Eine Artikel-Kopie führte die Polizei zum Täter
Mutmaßlicher Moschee-Brandstifter wegen sechs Taten angeklagt
Zwischen Juni 2010 und Januar 2011 erregte eine Brandanschlagsserie auf Berliner Moscheen die Öffentlichkeit. Die Abstände wurden immer kürzer, die Brandsätze immer gefährlicher. Alle Feuer konnten rechtzeitig gelöscht werden, es schien nur noch eine Frage der Zeit, wann die Brandstiftungen in einer Katastrophe enden würden. Doch am 21. Januar war Schluss, der mutmaßliche Täter gefasst.
Gestern begann der Prozess gegen den 30-jährigen arbeits- und berufslosen Manuel, der der sechsfachen Brandstiftung und der Herbeiführung einer Sprengstoffexplosion angeklagt ist.
Dreimal hat er versucht, die Sehitlik-Moschee am Columbiadamm anzuzünden. Er verwendete dafür gefüllte Benzinkanister, Molotowcocktails und Gaskartuschen. Es folgten Anschläge auf die Al Nur Moschee in Neukölln, das Gebetshaus der Iranischen Gemeinde in Tempelhof und schließlich auf die Lahore-Achmadiyya-Gemeinde in Wilmersdorf. Hier fraß sich das Feuer über einen Teppich in den Innenraum. An den Tatorten hinterließ Manuel bizarre Botschaften, mit denen er die Welt auf sich aufmerksam machen wollte.

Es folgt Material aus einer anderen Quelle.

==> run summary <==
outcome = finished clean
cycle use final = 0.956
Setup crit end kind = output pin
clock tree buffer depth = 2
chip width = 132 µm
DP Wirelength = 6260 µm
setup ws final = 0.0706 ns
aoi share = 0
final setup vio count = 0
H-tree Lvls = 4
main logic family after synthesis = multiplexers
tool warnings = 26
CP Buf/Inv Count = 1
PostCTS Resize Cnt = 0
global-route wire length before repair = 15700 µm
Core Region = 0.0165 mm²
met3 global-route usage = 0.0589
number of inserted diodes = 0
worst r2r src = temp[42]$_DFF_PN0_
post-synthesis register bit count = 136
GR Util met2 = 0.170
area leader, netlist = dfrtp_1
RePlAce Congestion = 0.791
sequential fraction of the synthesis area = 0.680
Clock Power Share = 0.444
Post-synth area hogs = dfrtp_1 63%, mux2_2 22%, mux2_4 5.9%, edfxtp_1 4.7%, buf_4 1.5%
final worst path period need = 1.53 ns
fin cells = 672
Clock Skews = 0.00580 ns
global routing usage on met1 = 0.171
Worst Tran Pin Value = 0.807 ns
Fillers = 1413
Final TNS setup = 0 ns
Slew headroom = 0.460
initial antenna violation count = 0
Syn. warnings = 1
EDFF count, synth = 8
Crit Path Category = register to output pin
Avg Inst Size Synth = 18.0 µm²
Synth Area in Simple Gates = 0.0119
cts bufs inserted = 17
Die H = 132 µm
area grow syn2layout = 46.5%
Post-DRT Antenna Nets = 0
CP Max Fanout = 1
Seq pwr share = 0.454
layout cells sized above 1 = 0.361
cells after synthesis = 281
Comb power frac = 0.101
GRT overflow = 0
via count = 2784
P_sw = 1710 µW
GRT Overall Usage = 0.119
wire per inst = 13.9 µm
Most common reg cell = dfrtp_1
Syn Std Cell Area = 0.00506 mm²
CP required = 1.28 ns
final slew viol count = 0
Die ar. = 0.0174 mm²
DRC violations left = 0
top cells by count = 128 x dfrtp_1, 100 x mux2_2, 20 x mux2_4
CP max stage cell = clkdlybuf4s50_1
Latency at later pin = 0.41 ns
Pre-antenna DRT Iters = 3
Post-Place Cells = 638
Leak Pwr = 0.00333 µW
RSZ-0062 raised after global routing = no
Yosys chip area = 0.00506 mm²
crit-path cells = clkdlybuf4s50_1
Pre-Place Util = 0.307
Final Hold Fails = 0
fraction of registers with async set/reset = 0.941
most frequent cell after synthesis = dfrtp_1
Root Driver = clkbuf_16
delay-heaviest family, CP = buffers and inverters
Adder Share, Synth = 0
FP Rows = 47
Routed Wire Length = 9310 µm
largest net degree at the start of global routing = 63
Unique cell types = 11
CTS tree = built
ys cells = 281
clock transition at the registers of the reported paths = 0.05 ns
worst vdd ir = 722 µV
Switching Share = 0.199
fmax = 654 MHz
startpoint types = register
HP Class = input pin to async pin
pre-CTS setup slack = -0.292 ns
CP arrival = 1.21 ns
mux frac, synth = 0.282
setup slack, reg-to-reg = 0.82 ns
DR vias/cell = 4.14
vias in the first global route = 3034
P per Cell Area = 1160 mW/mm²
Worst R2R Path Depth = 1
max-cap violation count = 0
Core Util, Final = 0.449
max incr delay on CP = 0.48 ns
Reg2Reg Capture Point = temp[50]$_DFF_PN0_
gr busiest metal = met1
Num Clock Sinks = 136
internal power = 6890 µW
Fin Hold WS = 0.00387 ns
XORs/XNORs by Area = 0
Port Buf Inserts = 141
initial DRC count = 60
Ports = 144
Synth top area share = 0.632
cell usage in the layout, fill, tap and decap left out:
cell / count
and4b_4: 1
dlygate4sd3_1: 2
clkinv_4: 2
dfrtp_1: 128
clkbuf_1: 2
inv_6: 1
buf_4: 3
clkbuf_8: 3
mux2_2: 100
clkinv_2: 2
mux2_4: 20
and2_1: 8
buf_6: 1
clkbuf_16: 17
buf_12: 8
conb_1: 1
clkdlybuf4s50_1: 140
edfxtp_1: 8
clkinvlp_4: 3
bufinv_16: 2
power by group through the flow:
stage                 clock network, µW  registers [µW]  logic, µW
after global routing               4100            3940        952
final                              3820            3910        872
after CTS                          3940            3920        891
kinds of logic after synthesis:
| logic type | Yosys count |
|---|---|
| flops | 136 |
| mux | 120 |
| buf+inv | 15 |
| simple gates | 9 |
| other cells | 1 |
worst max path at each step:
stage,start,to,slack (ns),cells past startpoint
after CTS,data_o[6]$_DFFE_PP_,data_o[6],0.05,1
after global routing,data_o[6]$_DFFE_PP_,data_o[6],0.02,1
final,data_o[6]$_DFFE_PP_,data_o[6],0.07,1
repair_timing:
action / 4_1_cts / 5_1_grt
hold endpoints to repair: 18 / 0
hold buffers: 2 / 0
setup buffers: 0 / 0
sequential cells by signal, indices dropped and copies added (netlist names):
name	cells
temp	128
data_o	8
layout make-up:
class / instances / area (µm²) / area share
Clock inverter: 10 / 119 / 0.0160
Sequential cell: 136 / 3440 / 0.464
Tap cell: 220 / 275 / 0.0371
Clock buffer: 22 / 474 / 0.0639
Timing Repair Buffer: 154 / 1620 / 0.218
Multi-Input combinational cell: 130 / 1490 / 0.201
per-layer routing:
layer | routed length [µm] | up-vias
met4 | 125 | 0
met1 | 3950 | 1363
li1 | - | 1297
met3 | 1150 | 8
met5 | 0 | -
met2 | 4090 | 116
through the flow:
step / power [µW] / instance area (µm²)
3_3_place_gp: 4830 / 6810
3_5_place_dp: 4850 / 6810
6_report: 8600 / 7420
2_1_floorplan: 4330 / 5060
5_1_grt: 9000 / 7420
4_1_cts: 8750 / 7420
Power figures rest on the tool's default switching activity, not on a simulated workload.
[./run.sh]
#!/bin/bash
# OpenROAD 26Q1-2900-gdf79404cd8, Yosys 0.63+post, stock flow scripts
make -C /OpenROAD-flow-scripts/flow DESIGN_CONFIG=/design/flow/config.mk WORK_HOME=/design/flow/orfs finish
[./config.mk]
export PLATFORM = sky130hd
export DESIGN_NAME = x64_cbn
export DESIGN_NICKNAME = x64_cbn
export VERILOG_FILES = /design/flow/design.v
export SDC_FILE = /design/flow/constraint.sdc
export NUM_CORES = 4
export LEC_CHECK = 1
export CORE_UTILIZATION = 50
[./constraint.sdc]
current_design x64_cbn

set clk_period 8.3
set clk_io_pct 0.2

create_clock -name clk0 -period $clk_period [get_ports {clk}]

set non_clock_inputs [all_inputs -no_clocks]
set_input_delay [expr $clk_period * $clk_io_pct] -clock clk0 $non_clock_inputs
set_output_delay [expr $clk_period * $clk_io_pct] -clock clk0 [all_outputs]
[./design.v]
`timescale 1ns / 1ps
module x64_cbn(
    input clk,
    input rst,
    input [7:0] data_i,
    output reg [63:0] data_o_a,
    output reg [63:0] data_o_b,
    output reg output_en,
    output reg output_en1,
    output reg [3:0] cnt
    );
reg [3:0] cnt;
reg [127:0] data_o_temp;
always@(posedge clk or negedge rst)
begin
if(!rst)
begin
    cnt=0;
    output_en<=0;
    data_o_temp<=0;
end
else
    begin
    if(cnt == 0)
    begin
        cnt <= cnt + 1;
        output_en<=1;
        data_o_a<=data_o_temp[63:0];
        data_o_b<=data_o_temp[127:64];
        data_o_temp[127:8]<= data_o_temp[119:0];
        data_o_temp[7:0]<= data_i;
    end
else
    begin
        output_en<=0;        
        cnt <= cnt + 1;
        data_o_temp[127:8]<= data_o_temp[119:0];
        data_o_temp[7:0]<= data_i;
    end
end
end
always@(posedge clk)
begin
    output_en1<=output_en;
end
endmodule
==> results.cfg <==
; physical design summary
[final_timing]
relSlewSlack_pct = 48.1
holdWs_ns = 0.364
setup_tns_ns = 0
finalSetupViolations = 0
skew_ns = 0.00645
hold_viol = 0
slew_violations = 0
fmax_ghz = 0.322
worst_slew_pin_slew_ns = 0.778
finalWorstSetupSlack_ns = 5.19
period_used_pct = 37.4
fin_crit_ns = 3.11
rsz0062_at_grt = false

[power]
combinationalPowerShare_pct = 1.2
switching_share_pct = 19.0
p_per_area_nw_per_um2 = 253
vdd_drop_max_v = 0.000159
p_int_mw = 1.99
p_leak_nw = 3.81
pwr-share-clk_pct = 41.0
seqPwrFrac_pct = 57.8
switchingPower_uw = 467

[logic_synthesis]
ys_seq_share_pct = 99.0
yosys_warnings = 1
yosysTopAreaCell = edfxtp_1
synthCells = 271
synthTopCellsByArea = edfxtp_1 (53%), dfrtp_1 (46%), ha_1 (0.34%)
ys.flops = 262
synth_area_per_cell_sq_um = 26.8
yosysUniqueCellTypes = 10
syn_area_sq_um = 7270
ys_area_sq_um = 7270
ys_cells = 271
yosysTopAreaCellShare_pct = 52.9

[cts]
postCtsSetupBuffers = 0
cts_tree = built
numCtsBuffers = 25
cts.repair.resized = 0
htreeDepth = 1
cts_hold_buffers = 0
clk_latency_ns = 0.49
cts_root_buf = clkbuf_16
cts_buffer_depth = 3
cts_sinks = 262
path_clk_slew_ns = 0.06

[place]
dpl.hpwl_microns = 5980
io_buffers = 143
pre_cts_slack_ns = 4.65
gp_congestion = 0.710

[grt]
grt_max_degree = 62
grt_util_all_layers_pct = 15.7
overflow = 0
met3_usage_pct = 5.79
gr-usage-met2_pct = 21.7
grt_first_pass_wirelength_microns = 16100
first_global_vias = 3149
grtUsageMet1_pct = 28.4
top_usage_layer = met1
antenna_found_initial = 0

[layout]
postLayoutCoreUtil_pct = 69.1
area_growth_pct = 33.5
final_cell_mix = clkdlybuf4s50_1 (142), dfrtp_1 (133), edfxtp_1 (128), clkbuf_16 (25), clkinv_2 (7)
drive_gt1_share_pct = 9.29
lay_top_count = clkdlybuf4s50_1

[route]
drt-total-wl_microns = 10100
avgViaCountPerCell = 4.63
ant_nets = 0
diodes = 0
route.detailed.drc = 0
drtIter0Drc = 191
wl_per_cell_microns = 15.8
firstDrtPassIters = 5
routed-via-count = 2980

[job]
cap_violations = 0
warning_count = 27

[die]
die_h_microns = 123
die_w_microns = 123
boundaryPins = 144
row_count = 43
die-area_sq_um = 15000
initCoreUtil_pct = 51.7
core_area_sq_um = 14000

[setup_path]
critical_path_class = in -> reg
endpoint_kind = flop
cp.required_ns = 8.42
crit_arrival_ns = 3.22
critPathMaxFanout = 58
critPathLaunchType = input port

[min_path]
min-delay-path-class = reg -> reg

[run_status]
outcome = complete, no violations
[state kept, by name, indices dropped and copies added, names as in the netlist]
register and flops:
output_en1 1, cnt 4, output_en 1, data_o_a 64
data_o_b 64, data_o_temp 128
[critical path, stage by stage]
cell and delay, ns:
buf_6 0.29, and2_4 0.50, buf_4 0.68
[cell usage after synthesis, drive strengths merged]
| cell type | count |
|---|---|
| inv | 2 |
| xor2 | 1 |
| dfxtp | 1 |
| nand3 | 1 |
| nor3b | 1 |
| xnor2 | 1 |
| dfrtp | 133 |
| ha | 2 |
| and2 | 1 |
| edfxtp | 128 |
[area by class of cell]
| type | instances | area, sq um |
|---|---|---|
| Multi-Input combinational cell | 7 | 68.8 |
| Clock buffer | 32 | 682 |
| Tap cell | 180 | 225 |
| Fill cell | 854 | 4340 |
| Clock inverter | 13 | 61.3 |
| Inverter | 2 | 7.51 |
| Timing Repair Buffer | 147 | 1460 |
| Sequential cell | 262 | 7190 |
[power by group through the flow]
stage         clock (mW)  combinational [mW]  sequential, mW
CTS                 1.03              0.0319            1.42
global route        1.09              0.0348            1.42
finish              1.01              0.0297            1.42
[logic make-up after synthesis]
logic type / count (synthesis) / synth area share [%]
xor gates and xnor gates: 2 / 0.241
DFF: 262 / 99.0
and+or+nand+nor: 3 / 0.327
adders and majority gates: 2 / 0.344
buffers and inverters: 2 / 0.103
[final timing paths]
path / slack [ns] / endpoint / startpoint / cells past startpoint
max reg2reg: 5.79 / data_o_a[57]$_DFFE_PP_ / cnt[0]$_DFF_PN0_ / 5
min reg2reg: 0.36 / data_o_temp[42]$_DFF_PN0_ / data_o_temp[34]$_DFF_PN0_ / 0
max: 5.19 / data_o_a[57]$_DFFE_PP_ / rst / 3
max in group asynchronous: 5.71 / data_o_temp[17]$_DFF_PN0_ / rst / 3
min in group asynchronous: 1.06 / data_o_temp[12]$_DFF_PN0_ / rst / 1
min: 0.36 / data_o_temp[42]$_DFF_PN0_ / data_o_temp[34]$_DFF_PN0_ / 0
[stage by stage]
stage          total power, mW  instance area, sq um  instances
2_1_floorplan             1.45                  7270        271
3_3_place_gp              1.47                  8960        598
3_5_place_dp              1.48                  8960        598
4_1_cts                   2.48                  9700        643
5_1_grt                   2.54                  9700        643
6_report                  2.45                  9700        643
[metal layers]
| layer | up-vias | wire length [microns] |
|---|---|---|
| li1 | 1334 | - |
| met1 | 1502 | 4260 |
| met2 | 124 | 4640 |
| met3 | 20 | 1020 |
| met4 | 0 | 228 |
| met5 | - | 0 |
Power is estimated from default activity; no workload was simulated.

So hinterlegte er beispielsweise an der Sehitlik-Moschee eine Karte der alten Bundesrepublik von vor 1990 mit dem Hinweis, dass es dem deutschen Volk damals besser gegangen sei. Eines dieser wirren Papiere führte schließlich auf seine Spur: An einer Gasflasche war ein kopierter BZ-Artikel aus dem Jahre 2007 unter der Überschrift »Amoklauf in der Kantstraße« angebracht. Zu sehen ist ein Mann mit Nazi-Symbolen, der zunächst einen Albaner niederschoss, ihn schwer verletzte und der sich dann selbst tötete.
Diese Artikel-Kopie hatte Manuel bei der BZ angefordert. Sie wurde ihm per Post zugeschickt. Eine Sekretärin wusste, dass auf die Ergreifung des Täters eine Belohnung ausgesetzt war und konnte der Polizei die Adresse des mutmaßlichen Täters übermitteln. Ein Spezialkommando griff zu. Bei der Polizei soll Manuel die Taten gestanden haben.
Die Motive blieben auch zum Prozessauftakt im Dunkeln. Politische oder islamfeindliche Hintergründe wollte der Staatsanwalt nicht erkennen. Er geht von einer schweren psychischen Störung des Täters aus. Er soll, so hieß es am Rande des Verfahrens, im Jugendalter von arabischen Jugendlichen geschlagen worden sein. Einzelheiten wollte der Staatsanwalt nicht nennen.
Zum Prozessauftakt beantragte die Verteidigung, die Öffentlichkeit auszuschließen. Da es sich bei dem Angeklagten um einen kranken Menschen handele und er bei den Taten nur vermindert schuldfähig gewesen sei, überwiege der Schutz der Persönlichkeit gegenüber dem öffentlichen Interesse.
Dem hielt die Staatsanwaltschaft entgegen, dass es sich bei den Taten um Vorgänge gehandelt habe, die große Unruhe in der Stadt ausgelöst hätten. Außerdem habe der Angeklagte die Öffentlichkeit gesucht, indem er Botschaften verbreiten wollte. Insofern sei es wichtig, dass die Öffentlichkeit über die Hintergründe des Geschehens informiert werde. Das Gericht beugte sich den Argumenten der Verteidigung und schloss die Öffentlichkeit aus. Vermutlich wird sich Manuel nach Prozessende einer psychiatrischen Behandlung unterziehen müssen.